BehaviorSubject As opposed to a subject, allows you to supply an initial value. It can be useful when creating something such as a re-usable component and want to supply an initial value. In addition, unit testing, and want to circumvent the extra code need to use next when mocking values.

// RxJS v6+
import { BehaviorSubject } from 'rxjs'; const subject = new BehaviorSubject(123);
// two new subscribers will get initial value => output: 123, 123
subject.subscribe(console.log); subject.subscribe(console.log);
// two subscribers will get new value => output: 456, 456
subject.next(456);
// new subscriber will get latest value (456) => output: 456
subject.subscribe(console.log);
// all three subscribers will get new value => output: 789, 789, 789
subject.next(789);
// output: 123, 123, 456, 456, 456, 789, 789, 789

ReplaySubject

ReplaySubject, in addition to allowing an initial value, will also store the old values.

// RxJS v6+
import { ReplaySubject } from 'rxjs';
const sub = new ReplaySubject(3);
sub.next(1);
sub.next(2);
sub.subscribe(console.log); // OUTPUT => 1,2
sub.next(3); // OUTPUT => 3
sub.next(4); // OUTPUT => 4
sub.subscribe(console.log); 
// OUTPUT => 2,3,4 (log of last 3 values from new subscriber)
sub.next(5); // OUTPUT => 5,5 (log from both subscribers)

In the above code, we have given our ReplaySubject a buffer size of 3. Therefore, every next we have, before instantiating another subscribe, will introduce a buffer size of 3. This can be useful for instance when we are using something such as a timeline, or a table of contents, need to access to an observable and want to keep track of all previous selections of the user.

Naming Conventions for Observables

Hands down, my favorite naming convention in an Angular application is the use of a dollar sign $ as an indicator of an observable.

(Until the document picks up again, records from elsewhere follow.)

File: src/rtl/cpu_pkg.sv
// Shared CPU definitions: opcode encodings, fetch FSM states and the default reset PC.
package cpu_pkg;

    localparam logic [31:0] RESET_PC_DEFAULT = 32'h0000_0000;

    localparam logic [5:0] OP_R_TYPE = 6'b000000;
    localparam logic [5:0] OP_ORI    = 6'b001101;
    localparam logic [5:0] OP_ADDIU  = 6'b001001;
    localparam logic [5:0] OP_LW     = 6'b100011;
    localparam logic [5:0] OP_SW     = 6'b101011;
    localparam logic [5:0] OP_BEQ    = 6'b000100;
    localparam logic [5:0] OP_J      = 6'b000010;

    typedef enum logic {
        ST_IDLE  = 1'b0,
        ST_FETCH = 1'b1
    } fetch_state_e;

endpackage

File: src/rtl/instr_fetch_unit_if.sv
// Instruction-memory req/ack bus between the fetch unit (master) and memory (slave).
interface instr_fetch_unit_if;
    logic        imem_req;
    logic [31:0] imem_addr;
    logic        imem_ack;
    logic [31:0] imem_rdata;

    modport master (output imem_req, output imem_addr, input imem_ack, input imem_rdata);
    modport slave  (input imem_req, input imem_addr, output imem_ack, output imem_rdata);
endinterface

File: src/rtl/instr_fetch_unit_next_pc_calc.sv
// Combinational next-PC selection: hold on first fetch or pc_wre=0, else jump > taken beq > pc+4.
module next_pc_calc (
    input  logic [31:0] pc_i,
    input  logic [25:0] ir_low_i,
    input  logic        pc_wre_i,
    input  logic        branch_i,
    input  logic        jump_i,
    input  logic        zero_i,
    input  logic        first_i,
    output logic [31:0] next_pc_o
);
    logic [31:0] pc_plus4;
    logic [31:0] branch_off;

    assign pc_plus4   = pc_i + 32'd4;
    assign branch_off = {{14{ir_low_i[15]}}, ir_low_i[15:0], 2'b00};

    always_comb begin
        next_pc_o = pc_plus4;
        if (first_i || !pc_wre_i) begin
            next_pc_o = pc_i;
        end else if (jump_i) begin
            next_pc_o = {pc_plus4[31:28], ir_low_i, 2'b00};
        end else if (branch_i && zero_i) begin
            next_pc_o = pc_plus4 + branch_off;
        end
    end
endmodule

File: src/rtl/instr_fetch_unit.sv
// Instruction fetch unit: owns PC and IR, fetches over a req/ack bus on each IF strobe.
// Optional ack-wait timeout with sticky fetch_err when FETCH_TIMEOUT_EN is defined.
module instr_fetch_unit
    import cpu_pkg::*;
#(
    parameter logic [31:0] RESET_PC       = RESET_PC_DEFAULT,
    parameter int          TIMEOUT_CYCLES = 16
) (
    input  logic                clk,
    input  logic                rst,
    input  logic                if_strobe,
    input  logic                pc_wre,
    input  logic                branch,
    input  logic                jump,
    input  logic                zero,
    instr_fetch_unit_if.master  imem,
    output logic [5:0]          opcode,
    output logic [5:0]          func,
    output logic [4:0]          rs,
    output logic [4:0]          rt,
    output logic [4:0]          rd,
    output logic [15:0]         imm16,
    output logic [31:0]         pc,
    output logic                instr_valid,
    output logic                busy,
    output logic                strobe_drop
`ifdef FETCH_TIMEOUT_EN
    ,
    output logic                fetch_err
`endif
);
    fetch_state_e state_q, state_d;
    logic [31:0]  pc_q, pc_d;
    logic [31:0]  ir_q, ir_d;
    logic         first_q, first_d;
    logic         valid_q, valid_d;
    logic         drop_q, drop_d;
    logic [31:0]  next_pc;

`ifdef FETCH_TIMEOUT_EN
    localparam int CNT_W = (TIMEOUT_CYCLES > 1) ? $clog2(TIMEOUT_CYCLES) : 1;
    localparam logic [CNT_W-1:0] CNT_LAST = CNT_W'(TIMEOUT_CYCLES - 1);
    logic [CNT_W-1:0] cnt_q, cnt_d;
    logic             err_q, err_d;
`endif

    next_pc_calc u_next_pc (
        .pc_i      (pc_q),
        .ir_low_i  (ir_q[25:0]),
        .pc_wre_i  (pc_wre),
        .branch_i  (branch),
        .jump_i    (jump),
        .zero_i    (zero),
        .first_i   (first_q),
        .next_pc_o (next_pc)
    );

    always_comb begin
        state_d = state_q;
        pc_d    = pc_q;
        ir_d    = ir_q;
        first_d = first_q;
        valid_d = valid_q;
        drop_d  = 1'b0;
`ifdef FETCH_TIMEOUT_EN
        cnt_d   = cnt_q;
        err_d   = err_q;
`endif
        unique case (state_q)
            ST_IDLE: begin
                if (if_strobe) begin
                    pc_d    = next_pc;
                    first_d = 1'b0;
                    valid_d = 1'b0;
                    state_d = ST_FETCH;
`ifdef FETCH_TIMEOUT_EN
                    cnt_d   = '0;
`endif
                end
            end
            ST_FETCH: begin
                // Strobes during a fetch are not queued; they are only reported.
                drop_d = if_strobe;
                if (imem.imem_ack) begin
                    ir_d    = imem.imem_rdata;
                    valid_d = 1'b1;
                    state_d = ST_IDLE;
                end
`ifdef FETCH_TIMEOUT_EN
                else if (cnt_q == CNT_LAST) begin
                    err_d   = 1'b1;
                    state_d = ST_IDLE;
                end else begin
                    cnt_d = cnt_q + 1'b1;
                end
`endif
            end
        endcase
    end

    always_ff @(posedge clk or posedge rst) begin
        if (rst) begin
            state_q <= ST_IDLE;
            pc_q    <= RESET_PC;
            ir_q    <= '0;
            first_q <= 1'b1;
            valid_q <= 1'b0;
            drop_q  <= 1'b0;
`ifdef FETCH_TIMEOUT_EN
            cnt_q   <= '0;
            err_q   <= 1'b0;
`endif
        end else begin
            state_q <= state_d;
            pc_q    <= pc_d;
            ir_q    <= ir_d;
            first_q <= first_d;
            valid_q <= valid_d;
            drop_q  <= drop_d;
`ifdef FETCH_TIMEOUT_EN
            cnt_q   <= cnt_d;
            err_q   <= err_d;
`endif
        end
    end

    assign imem.imem_req  = (state_q == ST_FETCH);
    assign imem.imem_addr = pc_q;

    assign opcode      = ir_q[31:26];
    assign rs          = ir_q[25:21];
    assign rt          = ir_q[20:16];
    assign rd          = ir_q[15:11];
    assign imm16       = ir_q[15:0];
    assign func        = ir_q[5:0];
    assign pc          = pc_q;
    assign instr_valid = valid_q;
    assign busy        = (state_q != ST_IDLE);
    assign strobe_drop = drop_q;
`ifdef FETCH_TIMEOUT_EN
    assign fetch_err   = err_q;
`endif
endmodule

File: src/flat_wrapper.sv
// flat-port wrapper written by rule: the top's interface ports become plain ports
module instr_fetch_unit_flat import cpu_pkg::*;
#(
    parameter logic [31:0] RESET_PC       = RESET_PC_DEFAULT,
    parameter int          TIMEOUT_CYCLES = 16
)
  (clk, rst, if_strobe, pc_wre, branch, jump, zero, opcode, func, rs, rt, rd, imm16, pc, instr_valid, busy, strobe_drop, imem_imem_req, imem_imem_addr, imem_imem_ack, imem_imem_rdata);
  instr_fetch_unit_if imem_i ();
  input  logic clk;
  input  logic rst;
  input  logic if_strobe;
  input  logic pc_wre;
  input  logic branch;
  input  logic jump;
  input  logic zero;
  output logic [5:0] opcode;
  output logic [5:0] func;
  output logic [4:0] rs;
  output logic [4:0] rt;
  output logic [4:0] rd;
  output logic [15:0] imm16;
  output logic [31:0] pc;
  output logic instr_valid;
  output logic busy;
  output logic strobe_drop;
  output wire logic [$bits(imem_i.imem_req)-1:0] imem_imem_req;
  output wire logic [$bits(imem_i.imem_addr)-1:0] imem_imem_addr;
  input wire logic [$bits(imem_i.imem_ack)-1:0] imem_imem_ack;
  input wire logic [$bits(imem_i.imem_rdata)-1:0] imem_imem_rdata;
  assign imem_imem_req = imem_i.imem_req;
  assign imem_imem_addr = imem_i.imem_addr;
  assign imem_i.imem_ack = imem_imem_ack;
  assign imem_i.imem_rdata = imem_imem_rdata;
  instr_fetch_unit #(.RESET_PC(RESET_PC), .TIMEOUT_CYCLES(TIMEOUT_CYCLES)) u_core (.clk(clk), .rst(rst), .if_strobe(if_strobe), .pc_wre(pc_wre), .branch(branch), .jump(jump), .zero(zero), .imem(imem_i), .opcode(opcode), .func(func), .rs(rs), .rt(rt), .rd(rd), .imm16(imm16), .pc(pc), .instr_valid(instr_valid), .busy(busy), .strobe_drop(strobe_drop));
endmodule
File: config.mk
export PLATFORM = sky130hd
export DESIGN_NAME = instr_fetch_unit_flat
export DESIGN_NICKNAME = d
export VERILOG_FILES = /design/src/rtl/cpu_pkg.sv /design/src/rtl/instr_fetch_unit_if.sv /design/src/rtl/instr_fetch_unit_next_pc_calc.sv /design/src/rtl/instr_fetch_unit.sv /design/src/flat_wrapper.sv
export SDC_FILE = /design/constraint.sdc
export NUM_CORES = 1
export LEC_CHECK = 0
export CORE_ASPECT_RATIO = 0.75
export CORE_MARGIN = 3
export CORE_UTILIZATION = 40
export DETAILED_ROUTE_END_ITERATION = 6
export PLACE_DENSITY = 0.69
export SLEW_MARGIN = 30
export SYNTH_ARGS = -nofsm -noshare
export SYNTH_HDL_FRONTEND = slang
export SYNTH_SLANG_ARGS = --single-unit
File: constraint.sdc
create_clock -name clk -period 3.9 [get_ports clk]
set_input_delay 0.78 -clock clk [delete_from_list [all_inputs] [get_ports clk]]
set_output_delay 0.78 -clock clk [all_outputs]
set_load 0.005 [all_outputs]
; ---- Word-level counts from Yosys, hierarchy flattened
; Cells that the tools add are included.
[totals]
regBits = 68
out_inout_bits = 111
elab_cells = 28
[classes]
n_reduce_logical = 7
n_eq_ne = 2
mux = 9
addsub = 2
bitwise = 2
[op_table]
columns = cell, count
row1 = 32-bit two-way mux, 2
row2 = "32-bit by 3-bit adder with 32-bit output, second input constant", 1
row3 = 32-bit adder, 1
row4 = 2-bit AND reduction, 3
row5 = 1-bit two-way mux, 5
row6 = "2-bit != test, second input constant", 2
row7 = 1-bit case mux with 2 select lines, 2
row8 = 3-bit AND reduction, 1
row9 = 1-bit inverter, 2
row10 = 1-bit logical AND, 1
row11 = 1-bit logical NOT, 1
row12 = 1-bit logical OR, 1

; ---- Logic depth before layout (Yosys ltp)
; Gate-level depths: netlist of run 1.
[depth]
ltp_word = 4
ltp_mapped = 17
depth_no_buf = 16

; ---- Cells and area by module
; A second synthesis of run 1 with hierarchy kept.
[unflattened]
hier_cells = 660
hier_area_um2 = 6084.6
[modules_own_cells]
columns = module, cells_per_inst, area_each_um2, instances, seq_area_each_um2
row1 = next_pc_calc, 468, 3066.7, 1, 0.0
row2 = instr_fetch_unit, 192, 3017.9, 1, 1702.9

; ---- Worst setup path before layout of run 1
; OpenSTA, ideal clock, no wires.
[synth_path]
kind = register to register
startpoint = register u_core.pc_q[8], in the netlist u_core.imem.imem_addr[8]
endpoint = register u_core.pc_q[23], in the netlist u_core.imem.imem_addr[23]
setup_ns = 0.083
path_slack_ns = 0.310
stages_incl_launch_ff = 16
t_arrival_ns = 3.508
synth_period_minus_slack_ns = 3.590
cell_sequence = dfrtp_1 -> and4_4 -> and4_1 -> clkbuf_1 -> nand4_1 -> xnor2_1 -> ha_1 -> and4_1 -> and2b_1 -> a221oi_2 -> o2111ai_2 -> a31oi_1 -> o21ai_0 -> xnor2_1 -> o211a_1 -> o21ai_0
[synth_between]
elab_chain_len = 4
[synth_lines]
columns = item, line_no
row1 = from (decl), instr_fetch_unit.sv:33  ; logic [31:0] pc_q, pc_d;
row2 = from (signal assigned), instr_fetch_unit.sv:115  ; pc_q <= pc_d;
row3 = 32-bit by 3-bit adder with 32-bit output (*), instr_fetch_unit_next_pc_calc.sv:15  ; assign pc_plus4 = pc_i + 32'd4;
row4 = 32-bit adder, instr_fetch_unit_next_pc_calc.sv:25  ; next_pc_o = pc_plus4 + branch_off;
row5 = 32-bit two-way mux (*), instr_fetch_unit_next_pc_calc.sv:24  ; end else if (branch_i && zero_i) begin
row6 = 32-bit two-way mux (*), instr_fetch_unit_next_pc_calc.sv:22  ; end else if (jump_i) begin
; Every way passes the cells marked *; elsewhere a longest branch is shown, timed or not.
; A chain may end at the register's enable or synchronous reset.

; ---- Worst setup path after layout of run 1
[layout_path]
startpoint = register u_core.pc_q[11], in the netlist u_core.imem.imem_addr[11]
endpoint = register u_core.pc_q[25], in the netlist u_core.imem.imem_addr[25]
; The elaborated chain is that of the path after synthesis.

==> qor.csv, run 1 <==
metric,value,unit
relSlewSlack,54.20,%
fin_worst_skew,0.01116,ns
finalMaxSlewViolations,0,
finalNetCount,828,
layout_commonest_cell,clkdlybuf4s50_1,
period_needed,3.767,ns
clk_latency,0.35,ns
fin_hold_ws,0.4784,ns
dp_slack,0.04435,ns
detailed_place_hpwl,13300,µm
cts_hold_buf,0,
cp_max_fo,6,
synth-async-reset-ratio,100.0,%
clockBufferDepth,2,
avgSynthCellArea,8.635,µm²
synth-seq-cells,66,
synth_area,5440,µm²
viasPerCell,5.681,
max_stage_delay,0.41,ns
cts_sinks,66,
portBuffers,146,
synth-seq-area-share,30.38,%
vias,5261,
setup-violations-final,0,
power,5.515,mW
ant_nets,0,
yosysUniqueCellTypes,58,
grt_max_degree,51,
finalCritPeriodShare,96.59,%
die_x,140.7,µm
antennaDiodeCount,0,
drt_iter0_drc,392,
path_cells,"and4_4, and4_2, nand4_1, xnor2_2, ha_1, and4_2, and2b_2, a221oi_4, buf_4, a21oi_2, a31oi_4, o311a_1, xnor2_1, a21oi_1, a21oi_1",
hold_path_depth,2,
avgRoutedWirePerCell,18.95,µm
numCtsBuffers,9,
ios,151,
max_freq,0.2655,GHz
clkTransAtPathRegs,0.06,ns
leakage,3.102,nW
synthCells,630,
worst_slack,0.1331,ns
grt_pass1_wl,27870,µm
grt_overflow_total,0,
hold_violations,0,
maxCapViolCount,0,
peakVddDrop,363.2,µV
die_y,107.0,µm
end_kind,flop,
status,finished clean,
drive_above_1_share,14.44,%
cts-root-buf,clkbuf_16,
reg2reg_depth,15,
worstSetupPathType,reg -> reg,
critPathLaunchType,flop,
required,4.12,ns
critPathArrivalTime,3.99,ns
place_congestion,0.9774,
drc,0,
first_pass_iters,5,
htree_levels,3,
slowest_stage,dfrtp_2,
ys.flop_type,dfrtp_1,
start_util,41.36,%
num_rows,36,
yosys_warnings,0,
layout_common_cells,"clkdlybuf4s50_1 (146), dfrtp_1 (61), nand2_1 (60), o21ai_0 (43), nor2_1 (42)",
cts_tree,yes,
grt_pass1_vias,5083,
synth-edff-count,0,
worstHoldPathType,reg -> reg,
design.die.area,15050,µm²
antenna_found_initial,0,
area_growth,34.38,%
worst_pin_slew,0.6853,ns
grt_usage,23.41,%
power.density,754.3,nW/µm²
core-area,13150,µm²
finalWirelength,17550,µm
-- report_power, final --
part	total [mW]	switching, mW	internal, mW
clock network	0.804	0.362	0.442
logic	3.49	1.72	1.77
registers	1.22	0.321	0.900
total	5.51	2.40	3.11
-- stage by stage --
stage / setup TNS (ns) / area, µm² / cells / util [%]
3_5_place_dp: 0 / 6897 / 907 / 52.44
6_report: 0 / 7311 / 926 / 55.58
3_3_place_gp: 0 / 6897 / 907 / 52.44
5_1_grt: -0.002407 / 7311 / 926 / 55.58
2_1_floorplan: 0 / 5451 / 633 / -
4_1_cts: 0 / 7183 / 923 / 54.61
-- Yosys cell counts (3+ instances only) --
cell type  count  share of area (%)
buf_2          4               0.37
a31oi_1        8               0.92
mux2_2        32                6.6
a21boi_0       3               0.41
ha_1          37                8.5
nand2b_1       3               0.35
nand4_1       16                1.8
clkbuf_1      17                1.2
xor2_1        19                3.1
nand3_1       21                1.9
a21oi_1       38                3.5
and2_1         5               0.57
dfrtp_1       65                 30
xnor2_1       33                5.3
o21a_1         6               0.83
inv_1         14               0.97
buf_4         46                6.3
o21ai_1        3               0.28
and4_1         7                1.1
and3_1         6               0.69
nor3_1        13                1.2
a211oi_1      13                1.8
o21ai_0       44                4.0
a221o_1        4               0.74
o31ai_1        3               0.41
nand2_1       61                4.2
nor2_1        44                3.0
a21o_1        15                2.1
o211ai_1      11                1.5
buf_1          5               0.35
-- area by class of cell --
| type | count | area (µm²) |
|---|---|---|
| clock buffers | 9 | 225.2 |
| clock inverters | 7 | 61.31 |
| fillers | 1156 | 5842 |
| inverters | 14 | 52.55 |
| multi-input cells | 481 | 3398 |
| flip-flops and latches | 66 | 1658 |
| well taps | 171 | 214.0 |
| repair buffers | 178 | 1702 |
-- path summary, 6_finish.rpt --
path | startpoint | end | slack, ns
hold / removal | u_core.first_q | u_core.first_q | 0.48
min in group asynchronous | rst | u_core.ir_q[27] | 0.76
max in group asynchronous | rst | u_core.imem.imem_addr[11] | 2.35
hold reg to reg | u_core.first_q | u_core.first_q | 0.48
setup / recovery | u_core.imem.imem_addr[11] | u_core.imem.imem_addr[25] | 0.13
setup reg to reg | u_core.imem.imem_addr[11] | u_core.imem.imem_addr[25] | 0.13
-- layer usage --
metal  wire [µm]  vias to the layer above  track usage (%)
met5           0                        -                0
met4         255                        0            6.224
met3        1789                       22            7.356
met2        7345                      261            33.47
met1        8160                     2509            34.03
li1            -                     2469                -
-- critical path, delay by kind of cell (launching register included) --
kind            cells  cell delay (ns)
compound gates      6             1.11
buf+inv             1             0.15
simple gates        5             1.24
flops               1             0.41
xor+xnor            2             0.34
fa+ha+maj           1             0.38
-- logic make-up (layout without fill, tap and decap cells) --
family	count (synthesis)	count (layout)	share of synthesized area, %
buffers and inverters	86	208	9.200
DFF	66	66	30.38
muxes	34	34	6.992
and+or+nand+nor	187	187	16.49
adders and majority gates	38	38	8.878
xor gates and xnor gates	52	52	8.372
other	1	4	0.06893
AOI/OAI and AO/OA	166	166	19.62
-- state kept, by name, summed over array words and instances (netlist names) --
signal	cells
u_core.ir_q	32
u_core.first_q	1
u_core.instr_valid	1
u_core.strobe_drop	1
u_core.busy	1
u_core.imem.imem_addr	30
-- repair_timing --
item,in CTS,in global routing
setup endpoints to repair,0,9
setup buffers,0,3
gates resized for setup,0,24
(Power assumes the default switching activity.)
==> run 2: changes to the inputs <==
CTS_BUF_LIST = sky130_fd_sc_hd__clkbuf_16   (was default)
SLEW_MARGIN = default   (was 30)
clock period = 4.4 ns   (was 3.9 ns; I/O delays follow)
==> qor.csv, run 2 (synthesis results as in run 1) <==
metric,value,unit,change
end_kind,flop,,
top_register,u_core.ir_q,,
finalCritPeriodShare,94.43,%,-2.2 points
die_y,107.0,µm,unchanged
avgRoutedWirePerCell,18.58,µm,-2.0%
grt_pass1_wl,26080,µm,-6.4%
grt_pass1_vias,4667,,-8.2%
cts_setup_buffers,0,,unchanged
setup-violations-final,0,,unchanged
portBuffers,146,,unchanged
largest_reg_flops,32,,unchanged
clk_latency,0.34,ns,about the same
place_congestion,0.9422,,-3.6%
finalNetCount,808,,-2.4%
drt_iter0_drc,412,,+5.1%
fin_worst_skew,0.008219,ns,-0.002941 ns
cts_hold_buf,0,,unchanged
clockBufferDepth,2,,unchanged
area_growth,29.69,%,
hold_violations,0,,unchanged
grt_overflow_total,0,,unchanged
rsz0062_at_grt,false,,
fin_setup_tns,0,ns,unchanged
critPathLaunchType,flop,,
postLayoutCoreUtil,53.64,%,-1.9 points
cts_resized,0,,unchanged
ios,151,,unchanged
drive_above_1_share,9.252,%,-5.2 points
worst_pin_slew,0.7607,ns,+0.07538 ns
cts_sinks,66,,unchanged
worstHoldPathType,reg -> reg,,
peakVddDrop,331.4,µV,-8.7%
first_pass_iters,5,,unchanged
rrSetupSlack,0.24,ns,+0.11 ns
critPathArrivalTime,4.37,ns,+0.38 ns
ant_nets,0,,unchanged
htree_levels,3,,unchanged
layout_commonest_cell,clkdlybuf4s50_1,,
num_rows,36,,unchanged
start_util,41.36,%,unchanged
period_needed,4.155,ns,+0.3882 ns
antennaDiodeCount,0,,unchanged
maxCapViolCount,0,,unchanged
dp.cells,890,,-1.9%
cp_max_fo,8,,+2
status,finished clean,,
layout_common_cells,"clkdlybuf4s50_1 (146), dfrtp_1 (65), nand2_1 (61), o21ai_0 (44), nor2_1 (44)",,
power.density,670.1,nW/µm²,-11%
cts_tree,yes,,
required,4.62,ns,+0.50 ns
leakage,2.975,nW,-4.1%
max_freq,0.2407,GHz,-9.3%
grt_max_degree,35,,-31%
worstSetupPathType,reg -> reg,,
final_cells,906,,-2.2%
cts-root-buf,clkbuf_16,,
finalMaxSlewViolations,0,,unchanged
drc,0,,unchanged
clkTransAtPathRegs,0.06,ns,about the same
viasPerCell,5.586,,-1.7%
detailed_place_hpwl,13000,µm,-2.2%
finalWirelength,16840,µm,-4.1%
core-area,13150,µm²,unchanged
numCtsBuffers,9,,unchanged
die_x,140.7,µm,unchanged
relSlewSlack,49.14,%,-5.1 points
vias,5061,,-3.8%
design.die.area,15050,µm²,unchanged
antenna_found_initial,0,,unchanged
grt_usage,21.99,%,-1.4 points
-- run 2: cell count changes in the layout (fill, tap and decap cells not counted), moves of 4 or more --
| cell | change |
|---|---|
| xnor2_2 | -4 |
| xnor2_1 | +4 |
| dfrtp_2 | -4 |
| buf_4 | -20 |
| dfrtp_1 | +4 |
-- run 2: worst max-delay path, stage by stage, from the launching register on --
cell and delay [ns]:
dfrtp_1 0.48, and4_1 0.35, and3_1 0.38, nand2_1 0.15, xnor2_1 0.26, ha_1 0.35
a21oi_1 0.27, o21bai_1 0.09, a221o_1 0.32, a221o_1 0.29, a41o_1 0.25, a21oi_2 0.14
xor2_1 0.27, o21ai_1 0.10, a221o_1 0.33
-- run 2: final cells by class --
type / instances / area, µm²
Fill cell: 1177 / 6097
Multi-Input combinational cell: 481 / 3298
Sequential cell: 66 / 1653
Timing Repair Buffer: 158 / 1551
Clock buffer: 9 / 225.2
Tap cell: 171 / 214.0
Clock inverter: 7 / 61.31
Inverter: 14 / 52.55
-- run 2: routing by layer --
| metal | global-route usage [%] | vias to the layer above | wire, µm |
|---|---|---|---|
| li1 | - | 2425 | - |
| met1 | 32.72 | 2373 | 8032 |
| met2 | 30.53 | 235 | 6883 |
| met3 | 7.535 | 26 | 1688 |
| met4 | 4.288 | 2 | 180 |
| met5 | 2.807 | - | 52 |
-- run 2: power breakdown --
part | leakage (nW) | internal, mW | total [mW] | switching, mW
Clock | 0.135 | 0.391 | 0.703 | 0.311
Combinational | 2.05 | 1.46 | 2.89 | 1.43
Sequential | 0.793 | 0.794 | 1.14 | 0.344
Total | 2.98 | 2.64 | 4.73 | 2.09
-- run 2: path summary, 6_finish.rpt --
kind	startpoint	cells past startpoint	to
setup / recovery	u_core.imem.imem_addr[4]	14	u_core.imem.imem_addr[26]
hold / removal	u_core.first_q	2	u_core.first_q
setup reg to reg	u_core.imem.imem_addr[4]	14	u_core.imem.imem_addr[26]
hold reg to reg	u_core.first_q	2	u_core.first_q
max in group asynchronous	rst	3	u_core.ir_q[11]
min in group asynchronous	rst	2	u_core.ir_q[31]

Observables started becoming popular before the use of Typescript. While Typescript/RxJS does have the type annotation of <Observable> to indicate an observable, I still approve of the trailing $to indicate an observable.

import { Component } from '@angular/core'; import { Observable } from 'rxjs';
@Component({
  selector: 'app-stopwatch',
  templateUrl: './stopwatch.component.html'
})
export class StopwatchComponent {
  stopwatchValue: number; stopwatchValue$: Observable <number >;
  start () { this.stopwatchValue$.subscribe(num =>
   this.stopwatchValue = num );
  } 
}

Why Dollar sign was chosen as a convention

You will notice in the above code, for the Observable stopwatchValue$, we add a $ to the end. This is to signify that this value is a stream. In many languages such as Java, there is a concept called a stream. While similar, there are some distinct difference such as:

  1. Observables are asynchronous as opposed to Streams, which aren’t.
  2. Observables can be subscribed to multiple times.
  3. Observables are push-based, streams are pull-based.

Nonetheless, being that streams existed before, and have this sort of naming convention, it bled it’s way to its cousin the observable.

Benefits of Naming Convention

The benefits of this naming convention are two-fold:

  1. When scanning through code, and looking for observable values
  2. If you want a non-observable value to store observable value, it can simply have no dollar value. This can then be used without a dollar sign, and makes for really transparent code.

That pretty much wraps up the introduction to RxJS as I would have liked to have been introduced to RxJS. I hope you like it because I really wanted to help with this one.